▶ **What to work on**
Below are the entries; give again exactly the lines from the one mentioning "Result: Flip-flop and" through the one mentioning "- PLACE_DENSITY: 0.85 -> 0.75", inclusive.

[Stored data]
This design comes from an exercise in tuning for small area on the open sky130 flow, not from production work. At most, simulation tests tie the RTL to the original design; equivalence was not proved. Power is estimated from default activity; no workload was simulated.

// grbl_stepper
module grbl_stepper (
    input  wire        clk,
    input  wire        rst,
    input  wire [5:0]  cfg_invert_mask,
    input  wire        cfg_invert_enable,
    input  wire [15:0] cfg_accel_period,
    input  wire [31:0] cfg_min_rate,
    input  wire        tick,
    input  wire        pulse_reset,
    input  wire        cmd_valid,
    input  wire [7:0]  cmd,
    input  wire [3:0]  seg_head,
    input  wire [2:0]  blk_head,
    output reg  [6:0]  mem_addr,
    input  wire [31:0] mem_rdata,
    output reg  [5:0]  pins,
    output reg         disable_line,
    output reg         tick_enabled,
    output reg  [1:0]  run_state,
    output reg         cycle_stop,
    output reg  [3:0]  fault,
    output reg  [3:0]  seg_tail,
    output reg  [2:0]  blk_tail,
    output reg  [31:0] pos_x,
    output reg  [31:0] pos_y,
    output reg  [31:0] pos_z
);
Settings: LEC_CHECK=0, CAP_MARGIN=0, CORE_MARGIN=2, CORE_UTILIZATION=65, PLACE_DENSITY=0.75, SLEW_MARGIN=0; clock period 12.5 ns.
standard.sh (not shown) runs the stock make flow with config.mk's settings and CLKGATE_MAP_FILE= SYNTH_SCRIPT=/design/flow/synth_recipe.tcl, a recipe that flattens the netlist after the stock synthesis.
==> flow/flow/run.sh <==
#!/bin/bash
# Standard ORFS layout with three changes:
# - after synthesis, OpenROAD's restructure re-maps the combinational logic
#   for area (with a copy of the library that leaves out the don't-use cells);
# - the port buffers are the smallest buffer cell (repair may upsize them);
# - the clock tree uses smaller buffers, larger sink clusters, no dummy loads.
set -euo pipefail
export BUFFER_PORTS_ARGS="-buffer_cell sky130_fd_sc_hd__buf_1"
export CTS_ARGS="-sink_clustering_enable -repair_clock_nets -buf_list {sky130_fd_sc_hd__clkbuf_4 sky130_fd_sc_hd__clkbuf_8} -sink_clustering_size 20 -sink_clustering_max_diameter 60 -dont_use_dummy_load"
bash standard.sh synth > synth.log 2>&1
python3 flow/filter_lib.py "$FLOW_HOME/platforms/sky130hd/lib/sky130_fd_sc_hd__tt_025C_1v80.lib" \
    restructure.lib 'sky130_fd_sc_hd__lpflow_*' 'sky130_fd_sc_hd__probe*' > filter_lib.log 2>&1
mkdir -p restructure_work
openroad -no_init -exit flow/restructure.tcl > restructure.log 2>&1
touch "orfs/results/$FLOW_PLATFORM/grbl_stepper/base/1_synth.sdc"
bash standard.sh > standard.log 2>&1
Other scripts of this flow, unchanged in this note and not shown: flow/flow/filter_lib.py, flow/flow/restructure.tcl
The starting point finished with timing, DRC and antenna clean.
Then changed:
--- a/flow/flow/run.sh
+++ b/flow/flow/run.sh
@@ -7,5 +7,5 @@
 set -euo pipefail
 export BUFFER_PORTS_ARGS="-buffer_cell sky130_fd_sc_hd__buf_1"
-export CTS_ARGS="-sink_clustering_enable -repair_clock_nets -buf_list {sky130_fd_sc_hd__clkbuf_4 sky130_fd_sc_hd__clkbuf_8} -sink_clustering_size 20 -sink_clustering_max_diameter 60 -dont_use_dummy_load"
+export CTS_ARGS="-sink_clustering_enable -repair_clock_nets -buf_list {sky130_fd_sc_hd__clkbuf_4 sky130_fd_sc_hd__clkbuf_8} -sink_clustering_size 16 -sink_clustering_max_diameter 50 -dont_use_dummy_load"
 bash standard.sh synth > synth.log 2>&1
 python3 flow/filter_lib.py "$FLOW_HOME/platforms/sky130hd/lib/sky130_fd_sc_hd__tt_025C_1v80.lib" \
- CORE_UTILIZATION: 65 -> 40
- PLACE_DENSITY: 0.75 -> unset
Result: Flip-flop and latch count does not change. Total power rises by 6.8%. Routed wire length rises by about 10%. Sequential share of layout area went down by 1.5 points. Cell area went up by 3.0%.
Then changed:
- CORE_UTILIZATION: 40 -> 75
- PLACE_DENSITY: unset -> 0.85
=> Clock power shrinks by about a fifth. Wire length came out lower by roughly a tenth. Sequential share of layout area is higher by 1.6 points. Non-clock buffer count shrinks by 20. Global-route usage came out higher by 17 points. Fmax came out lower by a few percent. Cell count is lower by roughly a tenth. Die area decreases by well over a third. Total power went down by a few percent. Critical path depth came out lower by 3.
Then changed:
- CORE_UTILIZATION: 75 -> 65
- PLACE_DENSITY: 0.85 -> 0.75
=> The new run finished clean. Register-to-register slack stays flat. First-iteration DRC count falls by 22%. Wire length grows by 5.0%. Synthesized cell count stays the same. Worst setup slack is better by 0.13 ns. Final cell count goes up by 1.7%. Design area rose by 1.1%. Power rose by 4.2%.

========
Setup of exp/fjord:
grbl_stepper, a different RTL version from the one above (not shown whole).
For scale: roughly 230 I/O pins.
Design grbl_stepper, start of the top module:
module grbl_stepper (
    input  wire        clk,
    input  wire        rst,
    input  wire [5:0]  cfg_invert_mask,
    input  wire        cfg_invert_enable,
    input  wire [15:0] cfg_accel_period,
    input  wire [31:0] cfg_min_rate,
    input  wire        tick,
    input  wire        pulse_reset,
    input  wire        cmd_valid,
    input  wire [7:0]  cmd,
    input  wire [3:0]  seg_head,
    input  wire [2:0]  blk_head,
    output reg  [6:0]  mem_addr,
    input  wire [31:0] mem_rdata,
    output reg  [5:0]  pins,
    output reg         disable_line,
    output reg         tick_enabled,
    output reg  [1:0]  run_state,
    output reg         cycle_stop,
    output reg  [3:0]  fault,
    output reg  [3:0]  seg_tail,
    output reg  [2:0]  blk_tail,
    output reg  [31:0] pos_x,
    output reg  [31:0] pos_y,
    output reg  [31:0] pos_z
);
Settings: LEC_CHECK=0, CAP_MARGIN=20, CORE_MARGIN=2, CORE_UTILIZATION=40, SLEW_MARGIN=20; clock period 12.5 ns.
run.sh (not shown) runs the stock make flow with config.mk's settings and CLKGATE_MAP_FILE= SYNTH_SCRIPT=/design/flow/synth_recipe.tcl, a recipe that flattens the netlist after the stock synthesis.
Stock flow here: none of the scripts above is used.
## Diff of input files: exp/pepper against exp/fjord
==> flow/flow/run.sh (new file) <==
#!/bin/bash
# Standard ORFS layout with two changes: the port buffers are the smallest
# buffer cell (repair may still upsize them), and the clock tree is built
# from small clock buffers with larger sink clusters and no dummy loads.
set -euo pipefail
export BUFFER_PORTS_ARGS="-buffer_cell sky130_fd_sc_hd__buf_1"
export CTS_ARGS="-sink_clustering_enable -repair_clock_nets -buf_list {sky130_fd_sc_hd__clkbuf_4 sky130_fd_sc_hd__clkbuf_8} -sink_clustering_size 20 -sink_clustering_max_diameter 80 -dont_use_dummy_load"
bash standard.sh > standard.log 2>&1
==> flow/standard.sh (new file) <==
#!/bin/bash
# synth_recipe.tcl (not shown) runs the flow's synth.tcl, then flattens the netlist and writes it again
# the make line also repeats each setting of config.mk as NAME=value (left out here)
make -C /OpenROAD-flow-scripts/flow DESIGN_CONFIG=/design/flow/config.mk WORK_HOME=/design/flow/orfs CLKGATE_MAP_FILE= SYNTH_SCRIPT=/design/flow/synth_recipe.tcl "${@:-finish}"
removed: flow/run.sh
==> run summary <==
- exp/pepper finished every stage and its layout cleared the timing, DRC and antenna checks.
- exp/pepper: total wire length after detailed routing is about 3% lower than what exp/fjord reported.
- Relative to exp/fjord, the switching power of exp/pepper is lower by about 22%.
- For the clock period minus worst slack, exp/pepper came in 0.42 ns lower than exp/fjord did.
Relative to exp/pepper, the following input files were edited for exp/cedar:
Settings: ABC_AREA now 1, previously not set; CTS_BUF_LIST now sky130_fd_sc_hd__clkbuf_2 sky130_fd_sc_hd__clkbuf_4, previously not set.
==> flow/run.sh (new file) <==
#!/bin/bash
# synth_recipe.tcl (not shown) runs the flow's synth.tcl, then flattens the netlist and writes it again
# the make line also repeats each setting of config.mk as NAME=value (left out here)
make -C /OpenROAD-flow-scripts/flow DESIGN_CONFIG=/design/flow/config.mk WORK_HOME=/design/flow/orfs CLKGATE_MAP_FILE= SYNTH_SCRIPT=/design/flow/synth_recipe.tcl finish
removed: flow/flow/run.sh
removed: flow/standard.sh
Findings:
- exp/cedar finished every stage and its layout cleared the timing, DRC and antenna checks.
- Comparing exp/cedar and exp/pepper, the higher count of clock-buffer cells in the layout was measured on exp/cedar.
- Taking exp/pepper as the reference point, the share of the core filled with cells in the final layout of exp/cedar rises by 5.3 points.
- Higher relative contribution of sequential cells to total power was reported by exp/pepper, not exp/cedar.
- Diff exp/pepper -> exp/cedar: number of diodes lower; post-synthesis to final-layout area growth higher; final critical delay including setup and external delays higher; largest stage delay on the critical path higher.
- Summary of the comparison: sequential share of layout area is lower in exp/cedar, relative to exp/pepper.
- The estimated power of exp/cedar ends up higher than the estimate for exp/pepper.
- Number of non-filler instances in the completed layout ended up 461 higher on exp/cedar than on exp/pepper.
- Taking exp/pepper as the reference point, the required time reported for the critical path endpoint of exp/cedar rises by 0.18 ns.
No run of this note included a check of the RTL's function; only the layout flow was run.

▶ **Task response**
Result: Flip-flop and latch count does not change. Total power rises by 6.8%. Routed wire length rises by about 10%. Sequential share of layout area went down by 1.5 points. Cell area went up by 3.0%.
Then changed:
- CORE_UTILIZATION: 40 -> 75
- PLACE_DENSITY: unset -> 0.85
=> Clock power shrinks by about a fifth. Wire length came out lower by roughly a tenth. Sequential share of layout area is higher by 1.6 points. Non-clock buffer count shrinks by 20. Global-route usage came out higher by 17 points. Fmax came out lower by a few percent. Cell count is lower by roughly a tenth. Die area decreases by well over a third. Total power went down by a few percent. Critical path depth came out lower by 3.
Then changed:
- CORE_UTILIZATION: 75 -> 65
- PLACE_DENSITY: 0.85 -> 0.75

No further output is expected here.